期刊名称:Proceedings of the National Academy of Sciences
印刷版ISSN:0027-8424
电子版ISSN:1091-6490
出版年度:2015
卷号:112
期号:3
页码:E321-E328
DOI:10.1073/pnas.1419099112
语种:English
出版社:The National Academy of Sciences of the United States of America
摘要:SignificanceCellular and molecular mechanisms underlying the assembly of nodes of Ranvier of myelinated axons in the CNS are still only partly understood. Our study shows the influence of intrinsic cues and glial extrinsic factors for nodal protein clustering before myelination on specific hippocampal neuronal subpopulations and extends to electrophysiological understandings and in vivo relevance. Although conduction velocity along axons has long been thought to mostly rely on the insulating properties of myelin, we here show that nodal protein aggregation can increase this speed in the absence of such insulation. These results highlight the role of nodal clusters per se on conduction velocity by uncoupling it from myelination.
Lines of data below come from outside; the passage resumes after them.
### config.mk
export PLATFORM = sky130hd
export DESIGN_NAME = svcn_queue
export DESIGN_NICKNAME = d
export VERILOG_FILES = /design/src/hdl/svcn_pkg.sv /design/src/hdl/svcn_queue.sv
export SDC_FILE = /design/constraint.sdc
export NUM_CORES = 1
export LEC_CHECK = 0
export BUFFER_PORTS_ARGS = -buffer_cell sky130_fd_sc_hd__buf_2
export CELL_PAD_IN_SITES_DETAIL_PLACEMENT = 1
export CELL_PAD_IN_SITES_GLOBAL_PLACEMENT = 1
export CORE_ASPECT_RATIO = 0.8
export CORE_MARGIN = 4
export CORE_UTILIZATION = 29
export CTS_CLUSTER_DIAMETER = 30
export DETAILED_ROUTE_END_ITERATION = 8
export PLACE_DENSITY_LB_ADDON = 0.08
export SLEW_MARGIN = 20
export SYNTH_ARGS = -nofsm -noshare
export SYNTH_HDL_FRONTEND = slang
export SYNTH_SLANG_ARGS = --single-unit
### constraint.sdc
create_clock -name clk -period 13.3 [get_ports clk]
set_input_delay 1.33 -clock clk [delete_from_list [all_inputs] [get_ports clk]]
set_output_delay 1.33 -clock clk [all_outputs]
set_load 0.05 [all_outputs]
### src/hdl/svcn_pkg.sv
// shared types and constants for the sweep vertex collision nudger
package svcn_pkg;

    localparam int MAX_VERTICES_DEF = 64;
    localparam int COORD_W          = 32;
    localparam int TRIG_W           = 16;
    localparam int CFG_W            = 16;
    // full-scale negative axis with both coordinates at the negative limit
    // projects to +2^33, one bit beyond a 34-bit signed field
    localparam int PROJ_W           = 35;
    localparam int OUT_IDX_W        = 6;
    localparam int QUEUE_DEPTH_DEF  = 2;
    localparam int FRAC_SHIFT       = 14;

    // configuration register indexes
    typedef enum logic [1:0] {
        CFG_AXIS_COS = 2'd0,
        CFG_AXIS_SIN = 2'd1,
        CFG_EPSILON  = 2'd2,
        CFG_STEP     = 2'd3
    } cfg_index_t;

    // one classified vertex word passed from front to back
    typedef struct packed {
        logic [COORD_W-1:0] x;
        logic [COORD_W-1:0] y;
        logic [PROJ_W-1:0]  p;
        logic               last;
    } vertex_entry_t;

endpackage

### src/hdl/svcn_queue.sv
// short queue between the front and the back end
module svcn_queue
    import svcn_pkg::*;
#(
    parameter int DEPTH = QUEUE_DEPTH_DEF
)
(
    input  logic          clk,
    input  logic          rst_n,
    input  logic          push,
    input  vertex_entry_t push_data,
    output logic          push_ready,
    input  logic          pop,
    output vertex_entry_t pop_data,
    output logic          pop_valid
);

    localparam int PTR_W = (DEPTH > 1) ? $clog2(DEPTH) : 1;
    localparam int CNT_W = $clog2(DEPTH + 1);

    vertex_entry_t   slot_reg [DEPTH];
    logic [PTR_W-1:0] wr_ptr_reg;
    logic [PTR_W-1:0] rd_ptr_reg;
    logic [CNT_W-1:0] count_reg;

    assign push_ready = (count_reg != CNT_W'(DEPTH));
    assign pop_valid  = (count_reg != '0);
    assign pop_data   = slot_reg[rd_ptr_reg];

    // pointers and fill count
    always_ff @(posedge clk or negedge rst_n)
    begin
        if (!rst_n)
        begin
            wr_ptr_reg <= '0;
            rd_ptr_reg <= '0;
            count_reg  <= '0;
        end
        else
        begin
            if (push)
                wr_ptr_reg <= (wr_ptr_reg == PTR_W'(DEPTH - 1)) ? '0 : wr_ptr_reg + 1'b1;
            if (pop)
                rd_ptr_reg <= (rd_ptr_reg == PTR_W'(DEPTH - 1)) ? '0 : rd_ptr_reg + 1'b1;
            if (push && !pop)
                count_reg <= count_reg + 1'b1;
            else if (pop && !push)
                count_reg <= count_reg - 1'b1;
        end
    end

    // slot storage
    always_ff @(posedge clk)
    begin
        if (push)
            slot_reg[wr_ptr_reg] <= push_data;
    end

endmodule

== Yosys cells after proc, flatten, opt, wreduce, memory -nomap -nowiden ==
Memory sizes are Yosys's and may differ from the RTL's.
Index checks and enable logic that the tools add are counted.
Word-level totals
  bits in writable memories: 200
  input port bits: 104
  register bits after elaboration: 4
  memories kept: 1
Memory list
  slot_reg: depth 2, width 100, read ports 1, clocked after memory_dff 0, write ports 1, line svcn_queue.sv:21  | vertex_entry_t slot_reg [DEPTH];
Cells by class
  multiplexer cells: 6
  reduce and logical (&&, ||, !) cells: 6
  $add $sub $neg: 4
  equal/unequal tests: 1
Operators by type and width (count)
  1-bit 2-to-1 mux: 4
  2-bit 2-to-1 mux: 2
  2-bit nonzero test: 2
  1-bit adder, second input constant: 2
  2-bit by 1-bit adder with 2-bit output, second input constant: 1
  1-bit logical AND: 2
  1-bit zero test: 2
  2-bit inequality test, second input constant: 1
  2-bit by 1-bit subtractor with 2-bit output, second input constant: 1

== Longest topological paths before layout ==
  depth after elaboration: 4
  gate-level depth with buffers: 5
  depth with buffers taken out: 5

== Worst setup path before layout ==
OpenSTA, ideal clock, no wires.
  path kind: input to register
  start: in push
  end: mem slot_reg[0][0] (netlist name), enable pin
  buffers on the path: 0
  setup time: 0.572 ns
  path slack: 7.046 ns
  arrival: 5.682 ns
  cell stages on the path: 1
  cell sequence: nor2b_1
On the way
  cells in the longest elaborated chain, start to end: 2
Ends and longest elaborated chain
  start, declared: line svcn_queue.sv:10  | input logic push,
  1-bit 2-to-1 mux: line svcn_queue.sv:55  | if (push)
  1-bit 2-to-1 mux (implied by the code): line svcn_queue.sv:56  | slot_reg[wr_ptr_reg] <= push_data;
  end, declared: line svcn_queue.sv:21
No other way between the ends.

==> metrics.csv <==
stage,metric,value,unit
sta,slew_headroom,29.5,%
finish,num-nets-final,676,
finish,num_antenna_cells,0,
floorplan,num_rows,53,
worst_hold_path,min_path_type,reg2reg,
route,drtAntennaViolNets,0,
logic_synthesis,ys.flop_type,edfxtp_1,
logic_synthesis,yosys-top-cells-count,"200 x edfxtp_1, 90 x mux2_4, 10 x mux2_2",
clocking,cts_hold_buf,0,
clocking,clkSinkCount,204,
critical_path,critPathArrivalTime,3.27,ns
route,vias,3997,
clocking,cts_resized,0,
finish,largest_register_ffs,200,
logic_synthesis,ys_seq_elements,204,
finish,syn2layout_area_growth,36.3,%
route,drtIter0Drc,170,
critical_path,cp-end-kind,primary output,
logic_synthesis,ys_async_sr_fraction,1.96,%
pwr,p_leak,0.00430,uW
critical_path,cp-start-kind,flip-flop,
placement,portBuffers,205,
outcome,outcome,finished clean,
sta,finalHoldViolCount,0,
floorplan,initial_utilization,29.7,%
clocking,numCtsBuffers,45,
sta,min_period,4.60,ns
clocking,clkTransAtPathRegs,0.04,ns
critical_path,worstPathRequired,11.97,ns
floorplan,core-area,26500,sq um
critical_path,crit_type,reg2out,
logic_synthesis,syn_area,7860,sq um
global_routing,antenna_found_initial,5,
floorplan,die_y,155,microns
finish,num-fill-cells,2609,
sta,fmax,217,MHz
placement,placedCellCount,881,
sta,tightestPinTransition,1.06,ns
route,totalWireLength,17300,microns
sta,grt_setup_unrepaired,no,
sta,fin_crit_sh,34.6,%
logic_synthesis,netlist_top_cells_area,"edfxtp_1 76%, mux2_4 17%, buf_12 2.3%, mux2_2 1.4%, dfrtp_1 1.3%",
logic_synthesis,synth-seq-area-share,77.7,%
sta,skew,0.0145,ns
sta,fin_tns_setup,0,ns
clocking,root_buffer,clkbuf_16,
placement,dp_slack,9.18,ns
clocking,cts_setup_buffers,0,
route,avgRoutedWirePerCell,17.9,microns
logic_synthesis,synth_top_area_share,76.5,%
route,drc,0,
logic_synthesis,synth_edf_count,200,
clocking,cts_tree,built,
global_routing,grt_pass1_vias,4551,
placement,placed_area,9170,sq um
clocking,cts_max_level,2,
clocking,clock_path_buffers,3,
placement,dpl.hpwl,10900,microns
global_routing,grt_usage,11.4,%
floorplan,dieArea,29800,sq um
logic_synthesis,synth.most_common_cell,edfxtp_1,
finish,final_cell_area,10700,sq um
logic_synthesis,ys_warn_count,0,
logic_synthesis,synth.distinct_cells,16,
global_routing,grt.overflow.total,0,
sta,setup_slack,8.70,ns
sta,finalSetupViolations,0,
logic_synthesis,yosysTopAreaCell,edfxtp_1,
route,vias_per_cell,4.14,
critical_path,critPathMaxFanout,55,
logic_synthesis,syn_nets,432,
logic_synthesis,synth_area_per_cell,24.0,sq um
pwr,p_per_area,285,nW/um^2
sta,slew_violations,0,
finish,drive_above_1_share,63.2,%
pwr,ir_worst_vdd,0.000161,V
clocking,clock_latency,0.52,ns
placement,place_congestion,0.653,
flow_run,max_cap_viol_count,0,
logic_synthesis,syn_inst,327,
route,drtPass1Iterations,4,
floorplan,num_io_pins,206,
global_routing,grt_first_pass_wirelength,26200,microns
global_routing,grt_max_degree,72,
floorplan,die_width,192,microns
finish,post_layout_nonfiller_instances,965,
==> through the flow <==
stage          power (uW)  hold WS [ns]  utilization (%)
6_report             3060         0.503             40.5
5_1_grt              3200         0.527             40.5
4_1_cts              3110         0.505             40.5
3_5_place_dp         1990         0.490             34.6
3_3_place_gp         1980         0.479             34.6
2_1_floorplan        1820         0.455                -
==> placed cells by master, fill, tap and decap left out <==
cell type   count
nand2b_1        1
clkinv_2        6
clkinvlp_4      7
ha_1            1
xnor2_1         1
clkinv_1        6
buf_4           3
bufinv_16       7
clkbuf_1        6
buf_2         205
xor2_1          4
inv_1           1
mux2_4         90
dfrtp_4         1
clkbuf_16      45
or2_2           1
edfxtp_1      200
dfrtp_1         3
inv_6           3
nor2b_4         1
nor2_1          1
and2_4          1
clkinv_8        2
clkinv_4        2
mux2_2         10
==> logic make-up (layout without fill, tap and decap cells) <==
logic type	after synthesis	in the layout	synth area share [%]
xor gates and xnor gates	5	5	0.557
adders and majority gates	1	1	0.159
buffers and inverters	12	293	2.55
DFF	204	204	77.7
muxes	100	100	18.6
and+or+nand+nor	5	5	0.367
==> worst paths after layout <==
check	startpoint	to	slack (ns)	cells past startpoint
max	rd_ptr_reg	pop_data[77]	8.70	3
min reg2reg	count_reg[1]	count_reg[1]	0.50	1
max in group asynchronous	rst_n	rd_ptr_reg	12.55	1
min in group asynchronous	rst_n	count_reg[1]	0.61	1
max reg2reg	wr_ptr_reg	slot_reg[0][76]	10.72	2
min	count_reg[1]	count_reg[1]	0.50	1
==> layer usage <==
metal | track usage (%) | vias to the layer above | routed length (microns)
met5 | 0 | - | 54
met4 | 4.31 | 10 | 328
met3 | 5.38 | 37 | 1850
met2 | 17.1 | 171 | 7810
met1 | 14.5 | 1974 | 7230
li1 | - | 1805 | -
==> report_power, final <==
group	switching (uW)	total, uW	internal, uW
logic	697	1020	326
clock network	346	1100	757
registers	72.9	931	858
total	1120	3060	1940
==> area by class of cell <==
cell class / instances / area [sq um] / area share [%]
repair buffers: 208 / 1050 / 9.79
clock inverters: 33 / 392 / 3.66
multi-input cells: 111 / 1560 / 14.6
well taps: 357 / 447 / 4.17
clock buffers: 51 / 1150 / 10.7
inverters: 1 / 3.75 / 0.0351
flip-flops and latches: 204 / 6110 / 57.1
==> worst max-delay path: stages, from the launching register on <==
cell and delay (ns):
dfrtp_4 0.99, buf_4 0.92, mux2_2 0.43, buf_2 0.21
Power figures use the tool's default switching activity.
High-density accumulation of voltage-gated sodium (Nav) channels at nodes of Ranvier ensures rapid saltatory conduction along myelinated axons. To gain insight into mechanisms of node assembly in the CNS, we focused on early steps of nodal protein clustering. We show in hippocampal cultures that prenodes (i.e., clusters of Nav channels colocalizing with the scaffold protein ankyrinG and nodal cell adhesion molecules) are detected before myelin deposition along axons. These clusters can be induced on purified neurons by addition of oligodendroglial-secreted factor(s), whereas ankyrinG silencing prevents their formation. The Nav isoforms Nav1.1, Nav1.2, and Nav1.6 are detected at prenodes, with Nav1.6 progressively replacing Nav1.2 over time in hippocampal neurons cultured with oligodendrocytes and astrocytes. However, the oligodendrocyte-secreted factor(s) can induce the clustering of Nav1.1 and Nav1.2 but not of Nav1.6 on purified neurons. We observed that prenodes are restricted to GABAergic neurons, whereas clustering of nodal proteins only occurs concomitantly with myelin ensheathment on pyramidal neurons, implying separate mechanisms of assembly among different neuronal subpopulations. To address the functional significance of these early clusters, we used single-axon electrophysiological recordings in vitro and showed that prenode formation is sufficient to accelerate the speed of axonal conduction before myelination. Finally, we provide evidence that prenodal clusters are also detected in vivo before myelination, further strengthening their physiological relevance.